This is great software for anyone who doesn't mind taking the time to learn a wide range of tools — if you're more interested in a quick and dirty edit, you might want to look elsewhere. The free version is available for download now and subscriptions to Lightworks Pro start at about $25 a month.

See at Lightworks

DaVinci Resolve

DaVinci Resolve is another editing program that has been used on a bunch of Hollywood films, and the user interface is easy to navigate and seems familiar for beginners and pros alike. A powerful trimming tool, multi-cam support, compatibility with a wide array of film formats, and the ability to upload straight to the web make this a great choice no matter your intentions.

OpenFX plug-in compatibility gives you the ability to add a ton of third-party tools, and you can create a render queue that outputs your finished project in multiple formats, great if you want a sample copy and a master copy of your work.

The free version of DaVinci Resolve has almost all of the same features as the paid version — you won't be able to export in 4K in the free version and you won't find some of the more advanced tools, but definitely give the free version a try first, as the paid version costs about $1000. If you find you need the extra tools, you can always upgrade.

Grab this video editing software if you're not afraid of taking the time to figure out the tools of the trade. It won't take as long to master as some of the other professional-grade programs, but there's still a learning curve.

See at Black Magic Design

Adobe Premiere Pro

Adobe Premiere Pro is subscription-based software that could be just the thing you're looking for. Its CreativeSync feature connects all of your work and files across your desktop and all of your mobile devices, so you can literally take your show on the road.

This software is loaded with tutorials; everything from creating a YouTube video to creating a feature-length film from your family memories. Tools within the app fix shaky footage, adjust colors and thread together media from a variety of sources on a user-friendly interface. The extended version of the app includes over 55 million royalty-free videos, graphics, and images courtesy of Adobe Stock's library.

The app can be purchased on its own or as part of the Creative Cloud with over 20 additional apps included; alone, you're looking at around the $20-per-month mark (opens in new tab) if you subscribe for a year, and about $30 (opens in new tab) if you only want one month.

See at Amazon (opens in new tab)

If you've been out shooting 3D video for VR, PowerDirector 15 Ultimate is probably the software you want to go with.

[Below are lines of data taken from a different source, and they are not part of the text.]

--- src/rtl/player_car_ctrl.sv ---
// Player car motion and IDLE/RUN/CRASH controller.
// Steps once per video frame, clamps to the road, blinks and respawns on crash.
module player_car_ctrl #(
  parameter int X_INIT       = 305,
  parameter int Y_INIT       = 405,
  parameter int X_MIN        = 160,
  parameter int X_MAX        = 448,
  parameter int Y_MIN        = 0,
  parameter int Y_MAX        = 416,
  parameter int STEP         = 4,
  parameter int CRASH_FRAMES = 60,
  parameter int BLINK_FRAMES = 8
) (
  input  logic       clk,
  input  logic       reset,
  input  logic [9:0] pix_row,
  input  logic [9:0] pix_col,
  input  logic       btn_left,
  input  logic       btn_right,
  input  logic       btn_up,
  input  logic       btn_down,
  input  logic       game_start,
  input  logic       collision,
  output logic [9:0] car_yellowX,
  output logic [9:0] car_yellowY,
  output logic       car_visible,
  output logic [1:0] ctrl_state,
  output logic [7:0] crash_count
);

  localparam int FW = $clog2(CRASH_FRAMES + 1);
  localparam int BW = $clog2(BLINK_FRAMES + 1);

  localparam logic [9:0] XI  = 10'(X_INIT);
  localparam logic [9:0] YI  = 10'(Y_INIT);
  localparam logic [9:0] XMN = 10'(X_MIN);
  localparam logic [9:0] XMX = 10'(X_MAX);
  localparam logic [9:0] YMN = 10'(Y_MIN);
  localparam logic [9:0] YMX = 10'(Y_MAX);
  localparam logic [9:0] STP = 10'(STEP);

  localparam logic [FW-1:0] FLOAD = FW'(CRASH_FRAMES);
  localparam logic [BW-1:0] BLOAD = BW'(BLINK_FRAMES);

  typedef enum logic [1:0] {
    IDLE  = 2'b00,
    RUN   = 2'b01,
    CRASH = 2'b10
  } state_t;

  state_t        state, state_nx;
  logic          cond_q, cond_qq, tick;
  logic          hit, hit_nx;
  logic [9:0]    x, x_nx, x_mv;
  logic [9:0]    y, y_nx, y_mv;
  logic          vis, vis_nx;
  logic [7:0]    cnt, cnt_nx;
  logic [FW-1:0] fcnt, fcnt_nx;
  logic [BW-1:0] bcnt, bcnt_nx;

  logic frame_cond;
  logic mv_l, mv_r, mv_u, mv_d;

  assign frame_cond = (pix_row == 10'd480) && (pix_col == 10'd0);

  assign mv_l = btn_left  & ~btn_right;
  assign mv_r = btn_right & ~btn_left;
  assign mv_u = btn_up    & ~btn_down;
  assign mv_d = btn_down  & ~btn_up;

  // Clamp before the step so unsigned position never wraps.
  always_comb begin
    x_mv = x;
    unique case (1'b1)
      mv_l:    x_mv = (x < XMN + STP) ? XMN : x - STP;
      mv_r:    x_mv = (x > XMX - STP) ? XMX : x + STP;
      default: x_mv = x;
    endcase
  end

  always_comb begin
    y_mv = y;
    unique case (1'b1)
      mv_u:    y_mv = (y < YMN + STP) ? YMN : y - STP;
      mv_d:    y_mv = (y > YMX - STP) ? YMX : y + STP;
      default: y_mv = y;
    endcase
  end

  always_comb begin
    state_nx = state;
    x_nx     = x;
    y_nx     = y;
    vis_nx   = vis;
    cnt_nx   = cnt;
    fcnt_nx  = fcnt;
    bcnt_nx  = bcnt;
    hit_nx   = 1'b0;
    case (state)
      IDLE: begin
        x_nx   = XI;
        y_nx   = YI;
        vis_nx = 1'b1;
        if (game_start) state_nx = RUN;
      end
      RUN: begin
        // A collision on the tick cycle survives the clear.
        hit_nx = collision | (hit & ~tick);
        if (tick) begin
          if (hit) begin
            state_nx = CRASH;
            hit_nx   = 1'b0;
            vis_nx   = 1'b0;
            fcnt_nx  = FLOAD;
            bcnt_nx  = BLOAD;
            cnt_nx   = (cnt == 8'hFF) ? cnt : cnt + 8'd1;
          end else begin
            x_nx = x_mv;
            y_nx = y_mv;
          end
        end
      end
      CRASH: begin
        if (tick) begin
          fcnt_nx = fcnt - 1'b1;
          if (bcnt == BW'(1)) begin
            vis_nx  = ~vis;
            bcnt_nx = BLOAD;
          end else begin
            bcnt_nx = bcnt - 1'b1;
          end
          if (fcnt == FW'(1)) begin
            state_nx = RUN;
            x_nx     = XI;
            y_nx     = YI;
            vis_nx   = 1'b1;
          end
        end
      end
      default: state_nx = IDLE;
    endcase
  end

  always_ff @(posedge clk or negedge reset) begin
    if (!reset) begin
      cond_q  <= 1'b0;
      cond_qq <= 1'b0;
      tick    <= 1'b0;
      state   <= IDLE;
      hit     <= 1'b0;
      x       <= XI;
      y       <= YI;
      vis     <= 1'b1;
      cnt     <= 8'd0;
      fcnt    <= '0;
      bcnt    <= '0;
    end else begin
      cond_q  <= frame_cond;
      cond_qq <= cond_q;
      tick    <= cond_q & ~cond_qq;
      state   <= state_nx;
      hit     <= hit_nx;
      x       <= x_nx;
      y       <= y_nx;
      vis     <= vis_nx;
      cnt     <= cnt_nx;
      fcnt    <= fcnt_nx;
      bcnt    <= bcnt_nx;
    end
  end

  assign car_yellowX = x;
  assign car_yellowY = y;
  assign car_visible = vis;
  assign ctrl_state  = state;
  assign crash_count = cnt;

endmodule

It has an insane number of tools at your disposal, including 3D and 4K editing, yet it won't bog down your system — PCMag calls it the "fastest and most capable consumer-level video editing software for Windows around".

The user interface is easy to navigate and has all your most-used tools on display, and there are a bunch of templates you can use for quick creations. There are also plenty of special effects and transitions built right in, making it easy to create pro-grade projects.

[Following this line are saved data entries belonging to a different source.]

--- src/rtl/cpu_pkg.sv ---
// Shared CPU encodings: ALU control codes, main-decoder ALUOp values and
// R-type funct fields used by the ID/EX stage and the ALU.
package cpu_pkg;

  localparam logic [2:0] ALU_ADD = 3'b010;
  localparam logic [2:0] ALU_SUB = 3'b110;
  localparam logic [2:0] ALU_AND = 3'b000;
  localparam logic [2:0] ALU_OR  = 3'b001;
  localparam logic [2:0] ALU_SLT = 3'b111;

  typedef enum logic [1:0] {
    ALUOP_ADD   = 2'b00,
    ALUOP_SUB   = 2'b01,
    ALUOP_RTYPE = 2'b10,
    ALUOP_OR    = 2'b11
  } aluop_e;

  localparam logic [5:0] FUNCT_ADD = 6'b100000;
  localparam logic [5:0] FUNCT_SUB = 6'b100010;
  localparam logic [5:0] FUNCT_AND = 6'b100100;
  localparam logic [5:0] FUNCT_OR  = 6'b100101;
  localparam logic [5:0] FUNCT_SLT = 6'b101010;

  typedef struct packed {
    logic [2:0] alu_control;
    logic       illegal;
  } alu_dec_t;

endpackage

--- src/rtl/forward_mux.sv ---
// Per-operand bypass select: EX/MEM beats MEM/WB, and register 0 never bypasses.
module forward_mux #(
  parameter int W = 32
) (
  input  logic [4:0]   src,
  input  logic [W-1:0] reg_data,
  input  logic         exmem_reg_write,
  input  logic [4:0]   exmem_rd,
  input  logic [W-1:0] exmem_result,
  input  logic         memwb_reg_write,
  input  logic [4:0]   memwb_rd,
  input  logic [W-1:0] memwb_result,
  output logic [W-1:0] fwd_data
);

  logic hit_exmem;
  logic hit_memwb;

  always_comb begin
    hit_exmem = exmem_reg_write && (exmem_rd != 5'd0) && (exmem_rd == src);
    hit_memwb = memwb_reg_write && (memwb_rd != 5'd0) && (memwb_rd == src);
    fwd_data  = reg_data;
    if (hit_exmem) begin
      fwd_data = exmem_result;
    end else if (hit_memwb) begin
      fwd_data = memwb_result;
    end
  end

endmodule

--- src/rtl/id_ex_stage.sv ---
// ID/EX pipeline register: latches decoded operands and controls, decodes the
// ALU control code at load time, and forwards EX/MEM and MEM/WB results.
module id_ex_stage
  import cpu_pkg::*;
#(
  parameter int W = 32
) (
  input  logic         clk,
  input  logic         rst,
  input  logic         stall,
  input  logic         flush,
  input  logic         id_valid,
  input  logic [W-1:0] id_rs_data,
  input  logic [W-1:0] id_rt_data,
  input  logic [W-1:0] id_imm,
  input  logic [4:0]   id_rs,
  input  logic [4:0]   id_rt,
  input  logic [4:0]   id_rd,
  input  logic [1:0]   id_alu_op,
  input  logic [5:0]   id_funct,
  input  logic         id_alu_src,
  input  logic         id_reg_dst,
  input  logic         id_reg_write,
  input  logic         id_mem_read,
  input  logic         id_mem_write,
  input  logic         id_mem_to_reg,
  input  logic         exmem_reg_write,
  input  logic [4:0]   exmem_rd,
  input  logic [W-1:0] exmem_result,
  input  logic         memwb_reg_write,
  input  logic [4:0]   memwb_rd,
  input  logic [W-1:0] memwb_result,
  output logic         ex_valid,
  output logic [W-1:0] alu_a,
  output logic [W-1:0] alu_b,
  output logic [2:0]   alu_control,
  output logic [W-1:0] ex_store_data,
  output logic [4:0]   ex_dest,
  output logic         ex_reg_write,
  output logic         ex_mem_read,
  output logic         ex_mem_write,
  output logic         ex_mem_to_reg,
  output logic         ex_illegal
);

  function automatic alu_dec_t alu_decode(input logic [1:0] op, input logic [5:0] funct);
    alu_dec_t d;
    d.alu_control = ALU_ADD;
    d.illegal     = 1'b0;
    case (aluop_e'(op))
      ALUOP_ADD: d.alu_control = ALU_ADD;
      ALUOP_SUB: d.alu_control = ALU_SUB;
      ALUOP_OR:  d.alu_control = ALU_OR;
      default: begin
        case (funct)
          FUNCT_ADD: d.alu_control = ALU_ADD;
          FUNCT_SUB: d.alu_control = ALU_SUB;
          FUNCT_AND: d.alu_control = ALU_AND;
          FUNCT_OR:  d.alu_control = ALU_OR;
          FUNCT_SLT: d.alu_control = ALU_SLT;
          default:   d.illegal     = 1'b1;
        endcase
      end
    endcase
    return d;
  endfunction

  logic         valid_q, valid_d;
  logic [W-1:0] rs_data_q, rs_data_d;
  logic [W-1:0] rt_data_q, rt_data_d;
  logic [W-1:0] imm_q, imm_d;
  logic [4:0]   rs_q, rs_d;
  logic [4:0]   rt_q, rt_d;
  logic [4:0]   dest_q, dest_d;
  logic [2:0]   alu_control_q, alu_control_d;
  logic         alu_src_q, alu_src_d;
  logic         reg_write_q, reg_write_d;
  logic         mem_read_q, mem_read_d;
  logic         mem_write_q, mem_write_d;
  logic         mem_to_reg_q, mem_to_reg_d;
  logic         illegal_q, illegal_d;

  alu_dec_t     dec;
  logic [W-1:0] fwd_rs;
  logic [W-1:0] fwd_rt;

  // Edge action priority: flush (bubble, everything zeroed) over stall (hold) over load.
  always_comb begin
    dec           = alu_decode(id_alu_op, id_funct);
    valid_d       = valid_q;
    rs_data_d     = rs_data_q;
    rt_data_d     = rt_data_q;
    imm_d         = imm_q;
    rs_d          = rs_q;
    rt_d          = rt_q;
    dest_d        = dest_q;
    alu_control_d = alu_control_q;
    alu_src_d     = alu_src_q;
    reg_write_d   = reg_write_q;
    mem_read_d    = mem_read_q;
    mem_write_d   = mem_write_q;
    mem_to_reg_d  = mem_to_reg_q;
    illegal_d     = illegal_q;
    if (flush) begin
      valid_d       = 1'b0;
      rs_data_d     = '0;
      rt_data_d     = '0;
      imm_d         = '0;
      rs_d          = 5'd0;
      rt_d          = 5'd0;
      dest_d        = 5'd0;
      alu_control_d = 3'b000;
      alu_src_d     = 1'b0;
      reg_write_d   = 1'b0;
      mem_read_d    = 1'b0;
      mem_write_d   = 1'b0;
      mem_to_reg_d  = 1'b0;
      illegal_d     = 1'b0;
    end else if (!stall) begin
      valid_d       = id_valid;
      rs_data_d     = id_rs_data;
      rt_data_d     = id_rt_data;
      imm_d         = id_imm;
      rs_d          = id_rs;
      rt_d          = id_rt;
      dest_d        = id_reg_dst ? id_rd : id_rt;
      alu_control_d = dec.alu_control;
      alu_src_d     = id_alu_src;
      // An unsupported funct must not commit architectural state.
      reg_write_d   = id_reg_write && !dec.illegal;
      mem_read_d    = id_mem_read;
      mem_write_d   = id_mem_write && !dec.illegal;
      mem_to_reg_d  = id_mem_to_reg;
      illegal_d     = dec.illegal;
    end
  end

  always_ff @(posedge clk) begin
    if (rst) begin
      valid_q       <= 1'b0;
      rs_data_q     <= '0;
      rt_data_q     <= '0;
      imm_q         <= '0;
      rs_q          <= 5'd0;
      rt_q          <= 5'd0;
      dest_q        <= 5'd0;
      alu_control_q <= 3'b000;
      alu_src_q     <= 1'b0;
      reg_write_q   <= 1'b0;
      mem_read_q    <= 1'b0;
      mem_write_q   <= 1'b0;
      mem_to_reg_q  <= 1'b0;
      illegal_q     <= 1'b0;
    end else begin
      valid_q       <= valid_d;
      rs_data_q     <= rs_data_d;
      rt_data_q     <= rt_data_d;
      imm_q         <= imm_d;
      rs_q          <= rs_d;
      rt_q          <= rt_d;
      dest_q        <= dest_d;
      alu_control_q <= alu_control_d;
      alu_src_q     <= alu_src_d;
      reg_write_q   <= reg_write_d;
      mem_read_q    <= mem_read_d;
      mem_write_q   <= mem_write_d;
      mem_to_reg_q  <= mem_to_reg_d;
      illegal_q     <= illegal_d;
    end
  end

  forward_mux #(.W(W)) u_fwd_rs (
    .src             (rs_q),
    .reg_data        (rs_data_q),
    .exmem_reg_write (exmem_reg_write),
    .exmem_rd        (exmem_rd),
    .exmem_result    (exmem_result),
    .memwb_reg_write (memwb_reg_write),
    .memwb_rd        (memwb_rd),
    .memwb_result    (memwb_result),
    .fwd_data        (fwd_rs)
  );

  forward_mux #(.W(W)) u_fwd_rt (
    .src             (rt_q),
    .reg_data        (rt_data_q),
    .exmem_reg_write (exmem_reg_write),
    .exmem_rd        (exmem_rd),
    .exmem_result    (exmem_result),
    .memwb_reg_write (memwb_reg_write),
    .memwb_rd        (memwb_rd),
    .memwb_result    (memwb_result),
    .fwd_data        (fwd_rt)
  );

  always_comb begin
    ex_valid      = valid_q;
    alu_a         = fwd_rs;
    alu_b         = alu_src_q ? imm_q : fwd_rt;
    alu_control   = alu_control_q;
    ex_store_data = fwd_rt;
    ex_dest       = dest_q;
    ex_reg_write  = reg_write_q;
    ex_mem_read   = mem_read_q;
    ex_mem_write  = mem_write_q;
    ex_mem_to_reg = mem_to_reg_q;
    ex_illegal    = illegal_q;
  end

endmodule

--- config.mk ---
export PLATFORM = sky130hd
export DESIGN_NAME = id_ex_stage
export DESIGN_NICKNAME = d
export VERILOG_FILES = /design/src/rtl/cpu_pkg.sv /design/src/rtl/forward_mux.sv /design/src/rtl/id_ex_stage.sv
export SDC_FILE = /design/constraint.sdc
export NUM_CORES = 1
export LEC_CHECK = 0
export CAP_MARGIN = 40
export CORE_ASPECT_RATIO = 1.5
export CORE_MARGIN = 1.5
export CORE_UTILIZATION = 25
export CTS_CLUSTER_SIZE = 16
export DETAILED_ROUTE_END_ITERATION = 8
export MAX_ROUTING_LAYER = met4
export PLACE_DENSITY = 0.54
export REMOVE_ABC_BUFFERS = 1
export SLEW_MARGIN = 10
export SYNTH_ARGS = -nofsm -noshare
export SYNTH_HDL_FRONTEND = slang
export SYNTH_SLANG_ARGS = --single-unit
--- constraint.sdc ---
create_clock -name clk -period 4.25 [get_ports clk]
set_clock_uncertainty 0.05 [all_clocks]
set_input_delay 0.425 -clock clk [delete_from_list [all_inputs] [get_ports clk]]
set_output_delay 0.425 -clock clk [all_outputs]
set_load 0.005 [all_outputs]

Toss in image-stabilization and multi-camera support, and you have a powerful program that works with your VR video. It starts at about $60 (opens in new tab).

See at Amazon (opens in new tab)

Vegas Pro 14

There's no way around it — Vegas Pro is on the pricier side at about $450 (opens in new tab), but is great if you loathe subscription-based services. It is also adored by many video editors, both professional and amateur.

The same user-friendly interface Vegas Pro is known for is found here in the most recent version, making it easy to implement its wide array of advanced tools, plus you have access to plenty of third-party plugins thanks to OpenFX integration.

Work on up to 4K video in a wide array of formats, use one of hundreds of built-in filters and effects and take advantage or powerful image stabilization when working with footage from action cams.

Vegas Pro 14 is great for anyone already serious about or who plans on getting serious about video editing and needs software that can keep up with increasing demands.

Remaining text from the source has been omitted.